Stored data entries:
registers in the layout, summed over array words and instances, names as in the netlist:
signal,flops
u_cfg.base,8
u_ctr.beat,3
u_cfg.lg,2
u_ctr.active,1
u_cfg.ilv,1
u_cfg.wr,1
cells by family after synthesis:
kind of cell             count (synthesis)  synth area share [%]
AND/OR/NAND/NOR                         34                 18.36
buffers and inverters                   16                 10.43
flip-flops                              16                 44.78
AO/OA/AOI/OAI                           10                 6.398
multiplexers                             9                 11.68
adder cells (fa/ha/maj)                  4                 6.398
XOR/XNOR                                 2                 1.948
## config.mk

```make
export PLATFORM = sky130hd
export DESIGN_NAME = escDecoder
export DESIGN_NICKNAME = d
export VERILOG_FILES = /design/src/rtl/escPkg.sv /design/src/rtl/escCtrl.sv /design/src/rtl/escDatapath.sv /design/src/rtl/escDecoder.sv
export SDC_FILE = /design/constraint.sdc
export NUM_CORES = 1
export LEC_CHECK = 0
export BUFFER_PORTS_ARGS = -buffer_cell sky130_fd_sc_hd__buf_2
export CAP_MARGIN = 10
export CORE_MARGIN = 4
export CORE_UTILIZATION = 25
export CTS_CLUSTER_SIZE = 28
export DETAILED_ROUTE_END_ITERATION = 6
export HOLD_SLACK_MARGIN = 0.12
export PLACE_DENSITY_LB_ADDON = 0.25
export SKIP_LAST_GASP = 1
export SYNTH_ARGS = -nofsm -noshare
export SYNTH_HDL_FRONTEND = slang
export SYNTH_SLANG_ARGS = --single-unit
```

## constraint.sdc

```tcl
create_clock -name clk -period 3.79 [get_ports clk]
set_input_delay 0.5685 -clock clk [delete_from_list [all_inputs] [get_ports clk]]
set_output_delay 0.5685 -clock clk [all_outputs]
set_load 0.02 [all_outputs]
```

(TASK DETAILS):
Look through the entries above and list every line containing "synthesis".

(EXERCISE RESPONSE):
cells by family after synthesis:
kind of cell             count (synthesis)  synth area share [%]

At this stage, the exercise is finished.